There we go, solid cumulative monthly returns (to the moon!) but bit of a decline in market cap recently after a week of negative returns. If you want higher frequencies there is always

  • digital_currency_daily
  • digital_currency_weekly

which will return the same type of data, just indexed differently.

Is the Rating Correlated with Monthly Trading Volume?

We’ve got two data sets, now we want to see if we can explain some the crypto scores with how much is traded each month. For this we simply take the monthly data, average the monthly volume traded and join it with the ratings dataframe.

gdata = groupby(prices, :Symbol)
avgprices = @combine(gdata, MeanVolume = mean(:volume .* cols(Symbol("close (USD)"))))
avgprices = leftjoin(avgprices, ratingsFrame, on=:Symbol)

7 rows × 10 columns (omitted printing of 2 columns)

Symbol MeanVolume Name Rating Score DevScore Maturity Utility
String Float64 String? String? Int64? Int64? Int64? Int64?
1 BTC 2.473e10 Bitcoin Superb 910 868 897 965
2 ETH 9.6248e9 Ethereum Superb 973 966 896 997
3 ADA 2.6184e9 Cardano Superb 964 969 931 966
4 BNB 3.7598e9 Binance Coin Attractive 834 745 901 932
5 XRP 3.28003e9 XRP Attractive 842 881 829 794
6 THETA 6.36549e8 THETA Caution 588 726 915 353
7 LTC 1.71448e9 Litecoin Attractive 775 652 899 905

Visually, lets just plot the different scores on the x-axis and the monthly average volume on the y-axis.
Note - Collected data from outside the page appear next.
--- config.mk ---
export PLATFORM = sky130hd
export DESIGN_NAME = bitset_exec
export DESIGN_NICKNAME = d
export VERILOG_FILES = /design/src/rtl/bitset_pkg.sv /design/src/rtl/bitset_decode.sv /design/src/rtl/bitset_agen.sv /design/src/rtl/bitset_seq.sv /design/src/rtl/bitset_regfile.sv /design/src/rtl/bitset_exec.sv
export SDC_FILE = /design/constraint.sdc
export NUM_CORES = 2
export LEC_CHECK = 0
export BUFFER_PORTS_ARGS = -buffer_cell sky130_fd_sc_hd__buf_2
export CAP_MARGIN = 25
export CELL_PAD_IN_SITES_DETAIL_PLACEMENT = 0
export CELL_PAD_IN_SITES_GLOBAL_PLACEMENT = 1
export CORE_MARGIN = 1.5
export CORE_UTILIZATION = 30
export CTS_BUF_LIST = sky130_fd_sc_hd__clkbuf_8 sky130_fd_sc_hd__clkbuf_16
export DETAILED_ROUTE_END_ITERATION = 10
export PLACE_DENSITY = 0.59
export SYNTH_ARGS = -nofsm -noshare
export SYNTH_HDL_FRONTEND = slang
export SYNTH_HIERARCHICAL = 1
export SYNTH_SLANG_ARGS = --single-unit
--- constraint.sdc ---
create_clock -name clk -period 6.15 [get_ports clk]
set_input_delay 0.9225 -clock clk [delete_from_list [all_inputs] [get_ports clk]]
set_output_delay 0.9225 -clock clk [all_outputs]
set_load 0.05 [all_outputs]
--- src/rtl/bitset_pkg.sv ---
package bitset_pkg;
  localparam int unsigned ADDR_W = 12;
  localparam int unsigned DATA_W = 8;
  localparam int unsigned BANK_W = 4;
  localparam int unsigned FILE_W = 8;
  localparam int unsigned BIT_W  = 3;
  localparam int unsigned WORD_W = 16;

  typedef enum logic [1:0] {
    PH_DECODE = 2'd0,
    PH_READ   = 2'd1,
    PH_PROC   = 2'd2,
    PH_WRITE  = 2'd3
  } phase_e;

  typedef enum logic [1:0] {
    AM_ACCESS  = 2'd0,
    AM_BANKED  = 2'd1,
    AM_INDEXED = 2'd2
  } amode_e;

  typedef struct packed {
    logic              is_set;
    logic [BIT_W-1:0]  bitno;
    logic              acc;
    logic [FILE_W-1:0] f;
  } fields_t;

  // choose how the operand address is formed
  function automatic amode_e pick_mode(input logic acc, input logic ext,
                                       input logic [FILE_W-1:0] f,
                                       input logic [FILE_W-1:0] limit);
    if (acc)                  return AM_BANKED;
    if (ext && (f <= limit))  return AM_INDEXED;
    return AM_ACCESS;
  endfunction

  // operand address for a given mode
  function automatic logic [ADDR_W-1:0] form_addr(input amode_e m,
                                                  input logic [BANK_W-1:0] bsr,
                                                  input logic [ADDR_W-1:0] ptr,
                                                  input logic [FILE_W-1:0] f);
    logic [ADDR_W-1:0] r;
    case (m)
      AM_BANKED:  r = {bsr, f};
      AM_INDEXED: r = ptr + {{(ADDR_W-FILE_W){1'b0}}, f};
      default:    r = f[FILE_W-1] ? {{(ADDR_W-FILE_W){1'b1}}, f}
                                  : {{(ADDR_W-FILE_W){1'b0}}, f};
    endcase
    return r;
  endfunction

  function automatic logic [DATA_W-1:0] set_mask(input logic [BIT_W-1:0] b);
    return DATA_W'(1) << b;
  endfunction

  function automatic logic [DATA_W-1:0] init_byte(input int unsigned idx);
    return DATA_W'((idx * 37 + 5) % 256);
  endfunction
endpackage

--- src/rtl/bitset_decode.sv ---
module bitset_decode
  import bitset_pkg::*;
#(
  parameter logic [3:0] OPCODE = 4'b1000
) (
  input  logic [WORD_W-1:0] word,
  output fields_t           flds
);
  assign flds.is_set = (word[WORD_W-1 -: 4] == OPCODE);
  assign flds.bitno  = word[11:9];
  assign flds.acc    = word[8];
  assign flds.f      = word[FILE_W-1:0];
endmodule

--- src/rtl/bitset_agen.sv ---
module bitset_agen
  import bitset_pkg::*;
#(
  parameter logic [FILE_W-1:0] OFFSET_LIMIT = 8'h5F
) (
  input  fields_t           flds,
  input  logic [BANK_W-1:0] bsr,
  input  logic              ext,
  input  logic [ADDR_W-1:0] ptr,
  output amode_e            mode,
  output logic [ADDR_W-1:0] addr
);
  assign mode = pick_mode(flds.acc, ext, flds.f, OFFSET_LIMIT);
  assign addr = form_addr(mode, bsr, ptr, flds.f);
endmodule

--- src/rtl/bitset_seq.sv ---
module bitset_seq
  import bitset_pkg::*;
(
  input  logic   clk,
  input  logic   rst_n,
  input  logic   start,
  output logic   accept,
  output logic   active,
  output phase_e ph
);
  assign accept = start && !active;

  always_ff @(posedge clk or negedge rst_n) begin
    if (!rst_n) begin
      active <= 1'b0;
      ph     <= PH_DECODE;
    end else if (accept) begin
      active <= 1'b1;
      ph     <= PH_DECODE;
    end else if (active) begin
      if (ph == PH_WRITE) active <= 1'b0;
      ph <= phase_e'(ph + 2'd1);
    end
  end
endmodule

--- src/rtl/bitset_regfile.sv ---
module bitset_regfile
  import bitset_pkg::*;
#(
  parameter int unsigned MEM_AW = 8
) (
  input  logic              clk,
  input  logic              rst_n,
  input  logic              rd,
  input  logic              wr,
  input  logic [ADDR_W-1:0] addr,
  input  logic [DATA_W-1:0] wdata,
  output logic [DATA_W-1:0] rdata
);
  localparam int unsigned DEPTH = 1 << MEM_AW;

  logic [DATA_W-1:0] mem [DEPTH];
  logic [MEM_AW-1:0] idx;

  assign idx = addr[MEM_AW-1:0];

  always_ff @(posedge clk or negedge rst_n) begin
    if (!rst_n) begin
      for (int i = 0; i < DEPTH; i++) mem[i] <= init_byte(i);
      rdata <= '0;
    end else begin
      if (rd) rdata <= mem[idx];
      if (wr) mem[idx] <= wdata;
    end
  end
endmodule

--- src/rtl/bitset_exec.sv ---
module bitset_exec
  import bitset_pkg::*;
#(
  parameter int unsigned       MEM_AW       = 8,
  parameter logic [3:0]        OPCODE       = 4'b1000,
  parameter logic [FILE_W-1:0] OFFSET_LIMIT = 8'h5F
) (
  input  logic              clk,
  input  logic              rst_n,
  input  logic              start,
  input  logic [WORD_W-1:0] instr,
  input  logic [BANK_W-1:0] bank,
  input  logic              ext_en,
  input  logic [ADDR_W-1:0] idx_ptr,
  output logic              busy,
  output logic [1:0]        phase,
  output logic [1:0]        amode,
  output logic              mem_rd,
  output logic              mem_wr,
  output logic [ADDR_W-1:0] mem_addr,
  output logic [DATA_W-1:0] mem_wdata,
  output logic [DATA_W-1:0] mem_rdata
);
  logic              accept;
  logic              active;
  phase_e            ph;
  logic [WORD_W-1:0] word_q;
  logic [BANK_W-1:0] bank_q;
  logic              ext_q;
  logic [ADDR_W-1:0] ptr_q;
  fields_t           flds;
  amode_e            mode_d, mode_q;
  logic [ADDR_W-1:0] addr_d, addr_q;
  logic [DATA_W-1:0] wdata_q;
  logic              rd_evt, wr_evt;

  bitset_seq u_seq (
    .clk(clk), .rst_n(rst_n), .start(start),
    .accept(accept), .active(active), .ph(ph)
  );

  always_ff @(posedge clk or negedge rst_n) begin
    if (!rst_n) begin
      word_q <= '0;
      bank_q <= '0;
      ext_q  <= 1'b0;
      ptr_q  <= '0;
    end else if (accept) begin
      word_q <= instr;
      bank_q <= bank;
      ext_q  <= ext_en;
      ptr_q  <= idx_ptr;
    end
  end

  bitset_decode #(.OPCODE(OPCODE)) u_dec (.word(word_q), .flds(flds));

  bitset_agen #(.OFFSET_LIMIT(OFFSET_LIMIT)) u_agen (
    .flds(flds), .bsr(bank_q), .ext(ext_q), .ptr(ptr_q),
    .mode(mode_d), .addr(addr_d)
  );

  // address latched in the decode phase, held through write
  always_ff @(posedge clk or negedge rst_n) begin
    if (!rst_n) begin
      addr_q <= '0;
      mode_q <= AM_ACCESS;
    end else if (active && ph == PH_DECODE) begin
      addr_q <= addr_d;
      mode_q <= mode_d;
    end
  end

  assign rd_evt = active && (ph == PH_READ);
  assign wr_evt = active && (ph == PH_WRITE) && flds.is_set;

  bitset_regfile #(.MEM_AW(MEM_AW)) u_rf (
    .clk(clk), .rst_n(rst_n), .rd(rd_evt), .wr(wr_evt),
    .addr(addr_q), .wdata(wdata_q), .rdata(mem_rdata)
  );

  // process phase: merge the one-hot mask
  always_ff @(posedge clk or negedge rst_n) begin
    if (!rst_n)                       wdata_q <= '0;
    else if (active && ph == PH_PROC) wdata_q <= mem_rdata | set_mask(flds.bitno);
  end

  assign busy      = active;
  assign phase     = ph;
  assign amode     = mode_q;
  assign mem_rd    = rd_evt;
  assign mem_wr    = wr_evt;
  assign mem_addr  = addr_q;
  assign mem_wdata = wdata_q;
endmodule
Taking logs of both variables stops BTC dominating the plots.

scorePlots = [plot(log.(avgprices[!, x]), 
                   log.(avgprices.MeanVolume), 
                   seriestype=:scatter, 
                   series_annotations = text.(avgprices.Symbol, :bottom),
                   legend=:none, 
                   title=String(x)) 
    for x in (:Score, :DevScore, :Maturity, :Utility)]
plot(scorePlots...)

svg

Solid linear relationship in the score and dev score metrics, not so much for the maturity and utility scores. Of course, as this is a log-log plot a linear relationship indicates power law behaviour.

Side note though, the graphs are a bit rough around the edges, labels are overlapping and even crossing though the axis. Julia needs a ggrepel equivalent.

Summary

Much like the other functions in AlphaVantage.jl everything comes through quite nicely and once you have the data its up to you to find something interesting!